--- Dataset records Enclosed Below ---
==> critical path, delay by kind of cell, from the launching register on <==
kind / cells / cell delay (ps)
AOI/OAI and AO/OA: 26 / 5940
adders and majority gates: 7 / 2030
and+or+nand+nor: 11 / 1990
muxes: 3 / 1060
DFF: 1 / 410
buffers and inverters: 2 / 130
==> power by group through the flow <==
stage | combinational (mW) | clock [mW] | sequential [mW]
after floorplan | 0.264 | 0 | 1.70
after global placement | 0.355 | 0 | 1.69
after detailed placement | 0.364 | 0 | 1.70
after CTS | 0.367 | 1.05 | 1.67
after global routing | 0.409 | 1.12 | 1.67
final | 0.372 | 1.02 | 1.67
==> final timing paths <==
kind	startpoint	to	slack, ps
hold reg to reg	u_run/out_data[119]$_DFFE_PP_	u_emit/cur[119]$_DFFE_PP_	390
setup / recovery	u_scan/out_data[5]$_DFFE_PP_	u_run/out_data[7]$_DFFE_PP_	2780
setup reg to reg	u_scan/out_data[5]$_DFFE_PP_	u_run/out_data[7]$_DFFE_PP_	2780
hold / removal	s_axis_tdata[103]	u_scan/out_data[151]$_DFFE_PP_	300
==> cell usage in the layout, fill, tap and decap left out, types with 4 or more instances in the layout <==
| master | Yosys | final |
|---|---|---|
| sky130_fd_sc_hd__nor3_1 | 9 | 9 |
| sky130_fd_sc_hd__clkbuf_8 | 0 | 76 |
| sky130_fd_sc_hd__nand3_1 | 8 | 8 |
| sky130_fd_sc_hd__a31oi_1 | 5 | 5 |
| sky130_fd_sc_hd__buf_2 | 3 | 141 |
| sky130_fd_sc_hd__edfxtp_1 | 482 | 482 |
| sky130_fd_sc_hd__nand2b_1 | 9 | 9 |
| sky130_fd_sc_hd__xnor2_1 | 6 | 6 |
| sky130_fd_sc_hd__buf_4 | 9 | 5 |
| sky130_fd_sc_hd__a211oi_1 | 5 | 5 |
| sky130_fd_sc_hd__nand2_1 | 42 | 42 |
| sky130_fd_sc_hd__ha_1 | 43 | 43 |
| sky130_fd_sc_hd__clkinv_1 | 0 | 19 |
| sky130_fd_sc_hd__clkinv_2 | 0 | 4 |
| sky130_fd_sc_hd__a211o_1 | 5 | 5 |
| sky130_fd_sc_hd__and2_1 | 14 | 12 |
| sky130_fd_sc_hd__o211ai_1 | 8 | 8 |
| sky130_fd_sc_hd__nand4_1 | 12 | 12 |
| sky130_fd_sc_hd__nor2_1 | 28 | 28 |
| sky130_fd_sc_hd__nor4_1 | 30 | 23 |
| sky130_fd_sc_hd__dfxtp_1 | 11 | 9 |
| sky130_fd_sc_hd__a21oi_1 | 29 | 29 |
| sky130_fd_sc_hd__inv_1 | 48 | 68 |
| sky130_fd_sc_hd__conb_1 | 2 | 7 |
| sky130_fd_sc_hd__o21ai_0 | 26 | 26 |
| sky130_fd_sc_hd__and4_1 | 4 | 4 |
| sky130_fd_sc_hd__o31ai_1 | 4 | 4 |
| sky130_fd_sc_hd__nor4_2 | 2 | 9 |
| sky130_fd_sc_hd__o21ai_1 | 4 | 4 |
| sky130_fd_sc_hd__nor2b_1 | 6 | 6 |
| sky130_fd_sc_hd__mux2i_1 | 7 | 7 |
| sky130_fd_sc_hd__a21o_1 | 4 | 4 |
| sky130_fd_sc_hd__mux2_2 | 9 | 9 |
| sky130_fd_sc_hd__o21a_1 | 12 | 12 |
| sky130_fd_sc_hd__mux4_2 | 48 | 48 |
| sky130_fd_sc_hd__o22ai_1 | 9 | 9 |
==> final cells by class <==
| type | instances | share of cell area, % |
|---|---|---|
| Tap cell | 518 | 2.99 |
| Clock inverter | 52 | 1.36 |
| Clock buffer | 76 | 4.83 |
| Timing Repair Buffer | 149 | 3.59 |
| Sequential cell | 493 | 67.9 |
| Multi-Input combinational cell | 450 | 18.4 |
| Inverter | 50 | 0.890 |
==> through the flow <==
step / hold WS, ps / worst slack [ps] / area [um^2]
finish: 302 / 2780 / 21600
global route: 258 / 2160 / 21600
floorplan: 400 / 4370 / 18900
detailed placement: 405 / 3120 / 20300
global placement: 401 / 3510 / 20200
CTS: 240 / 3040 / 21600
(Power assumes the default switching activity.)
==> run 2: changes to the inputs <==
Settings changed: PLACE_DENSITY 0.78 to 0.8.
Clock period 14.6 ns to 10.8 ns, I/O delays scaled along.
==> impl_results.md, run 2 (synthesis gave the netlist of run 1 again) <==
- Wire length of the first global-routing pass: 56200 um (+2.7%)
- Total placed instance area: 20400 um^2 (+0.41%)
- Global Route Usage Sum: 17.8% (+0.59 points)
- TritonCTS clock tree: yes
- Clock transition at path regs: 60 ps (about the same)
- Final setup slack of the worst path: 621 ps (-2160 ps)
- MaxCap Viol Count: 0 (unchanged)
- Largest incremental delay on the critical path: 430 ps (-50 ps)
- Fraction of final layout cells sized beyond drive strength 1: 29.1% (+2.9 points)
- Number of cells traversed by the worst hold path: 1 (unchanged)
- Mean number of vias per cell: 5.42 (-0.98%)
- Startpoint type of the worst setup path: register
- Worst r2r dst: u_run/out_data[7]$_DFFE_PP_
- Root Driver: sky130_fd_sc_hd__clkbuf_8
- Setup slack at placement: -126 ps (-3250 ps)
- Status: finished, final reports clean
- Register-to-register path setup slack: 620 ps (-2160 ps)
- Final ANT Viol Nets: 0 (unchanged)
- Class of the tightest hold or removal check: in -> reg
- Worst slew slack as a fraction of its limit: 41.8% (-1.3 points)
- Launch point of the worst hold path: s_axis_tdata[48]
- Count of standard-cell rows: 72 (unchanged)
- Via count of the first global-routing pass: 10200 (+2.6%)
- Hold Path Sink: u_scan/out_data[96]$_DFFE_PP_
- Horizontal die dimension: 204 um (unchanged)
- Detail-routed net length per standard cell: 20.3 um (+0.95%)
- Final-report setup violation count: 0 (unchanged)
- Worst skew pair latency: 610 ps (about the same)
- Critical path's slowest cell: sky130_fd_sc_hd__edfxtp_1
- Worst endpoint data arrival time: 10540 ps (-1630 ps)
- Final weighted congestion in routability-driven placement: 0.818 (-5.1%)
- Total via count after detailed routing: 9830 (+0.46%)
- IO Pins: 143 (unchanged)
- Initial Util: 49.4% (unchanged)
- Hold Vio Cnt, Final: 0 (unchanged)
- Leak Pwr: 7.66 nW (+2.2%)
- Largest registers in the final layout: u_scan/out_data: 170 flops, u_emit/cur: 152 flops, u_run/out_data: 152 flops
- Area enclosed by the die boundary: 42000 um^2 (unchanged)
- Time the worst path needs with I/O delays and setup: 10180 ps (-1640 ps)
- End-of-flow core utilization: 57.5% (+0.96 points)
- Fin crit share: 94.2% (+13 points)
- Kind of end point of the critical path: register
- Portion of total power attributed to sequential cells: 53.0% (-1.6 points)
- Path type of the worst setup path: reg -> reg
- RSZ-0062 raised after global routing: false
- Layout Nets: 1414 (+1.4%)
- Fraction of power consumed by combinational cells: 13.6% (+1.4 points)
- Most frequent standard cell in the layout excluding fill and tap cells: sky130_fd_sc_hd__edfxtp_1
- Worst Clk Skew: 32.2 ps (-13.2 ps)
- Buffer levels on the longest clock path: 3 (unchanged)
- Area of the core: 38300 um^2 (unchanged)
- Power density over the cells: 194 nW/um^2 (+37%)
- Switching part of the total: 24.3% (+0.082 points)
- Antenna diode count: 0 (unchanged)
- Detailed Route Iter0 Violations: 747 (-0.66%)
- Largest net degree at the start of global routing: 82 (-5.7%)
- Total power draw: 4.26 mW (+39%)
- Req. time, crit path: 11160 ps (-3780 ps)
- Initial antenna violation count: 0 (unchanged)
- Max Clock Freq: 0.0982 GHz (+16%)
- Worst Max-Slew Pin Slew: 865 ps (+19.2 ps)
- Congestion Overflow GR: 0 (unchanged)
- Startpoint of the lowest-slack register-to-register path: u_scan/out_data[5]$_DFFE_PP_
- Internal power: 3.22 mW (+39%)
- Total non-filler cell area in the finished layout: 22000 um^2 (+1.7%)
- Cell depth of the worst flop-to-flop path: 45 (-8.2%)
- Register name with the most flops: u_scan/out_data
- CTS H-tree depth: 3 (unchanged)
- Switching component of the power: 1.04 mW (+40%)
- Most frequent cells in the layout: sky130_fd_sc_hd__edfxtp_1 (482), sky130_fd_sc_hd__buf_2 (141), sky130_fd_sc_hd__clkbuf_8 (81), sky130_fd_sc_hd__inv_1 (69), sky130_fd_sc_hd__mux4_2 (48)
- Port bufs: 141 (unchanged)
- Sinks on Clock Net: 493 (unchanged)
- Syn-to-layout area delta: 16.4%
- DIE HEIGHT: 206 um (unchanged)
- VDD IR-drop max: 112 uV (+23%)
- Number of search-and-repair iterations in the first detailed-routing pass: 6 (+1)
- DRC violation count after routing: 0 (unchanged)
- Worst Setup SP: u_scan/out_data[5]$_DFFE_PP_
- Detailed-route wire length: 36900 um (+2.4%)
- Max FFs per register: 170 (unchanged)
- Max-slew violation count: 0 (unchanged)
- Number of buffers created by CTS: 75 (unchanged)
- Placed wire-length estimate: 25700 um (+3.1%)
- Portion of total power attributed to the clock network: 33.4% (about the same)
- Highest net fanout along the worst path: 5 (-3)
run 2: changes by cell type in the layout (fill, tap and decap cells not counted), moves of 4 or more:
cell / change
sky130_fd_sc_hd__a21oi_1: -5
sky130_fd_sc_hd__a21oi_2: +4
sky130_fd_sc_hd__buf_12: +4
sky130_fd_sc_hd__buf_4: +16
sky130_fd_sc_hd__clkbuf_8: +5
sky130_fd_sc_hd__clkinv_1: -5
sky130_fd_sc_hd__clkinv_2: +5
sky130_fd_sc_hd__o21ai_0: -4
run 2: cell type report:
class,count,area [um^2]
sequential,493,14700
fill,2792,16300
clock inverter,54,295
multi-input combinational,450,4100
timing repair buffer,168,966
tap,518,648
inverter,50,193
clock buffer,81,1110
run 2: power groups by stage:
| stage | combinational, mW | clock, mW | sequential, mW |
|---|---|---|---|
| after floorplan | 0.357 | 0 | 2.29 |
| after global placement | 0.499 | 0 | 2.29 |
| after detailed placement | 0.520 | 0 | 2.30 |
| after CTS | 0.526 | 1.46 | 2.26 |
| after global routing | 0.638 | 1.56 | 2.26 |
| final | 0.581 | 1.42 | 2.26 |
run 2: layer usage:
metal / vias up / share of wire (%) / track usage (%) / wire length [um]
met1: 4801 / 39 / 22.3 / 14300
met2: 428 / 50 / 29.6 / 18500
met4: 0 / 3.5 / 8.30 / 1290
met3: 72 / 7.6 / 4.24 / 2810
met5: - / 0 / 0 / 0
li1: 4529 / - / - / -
--- End of Enclosed Dataset records ---
## Your instructions:
Could you restate word for word the lines above, from the one that contains "- Critical path's" through the one that contains "- Area enclosed", and no others?

## Solution for this problem:
- Critical path's slowest cell: sky130_fd_sc_hd__edfxtp_1
- Worst endpoint data arrival time: 10540 ps (-1630 ps)
- Final weighted congestion in routability-driven placement: 0.818 (-5.1%)
- Total via count after detailed routing: 9830 (+0.46%)
- IO Pins: 143 (unchanged)
- Initial Util: 49.4% (unchanged)
- Hold Vio Cnt, Final: 0 (unchanged)
- Leak Pwr: 7.66 nW (+2.2%)
- Largest registers in the final layout: u_scan/out_data: 170 flops, u_emit/cur: 152 flops, u_run/out_data: 152 flops
- Area enclosed by the die boundary: 42000 um^2 (unchanged)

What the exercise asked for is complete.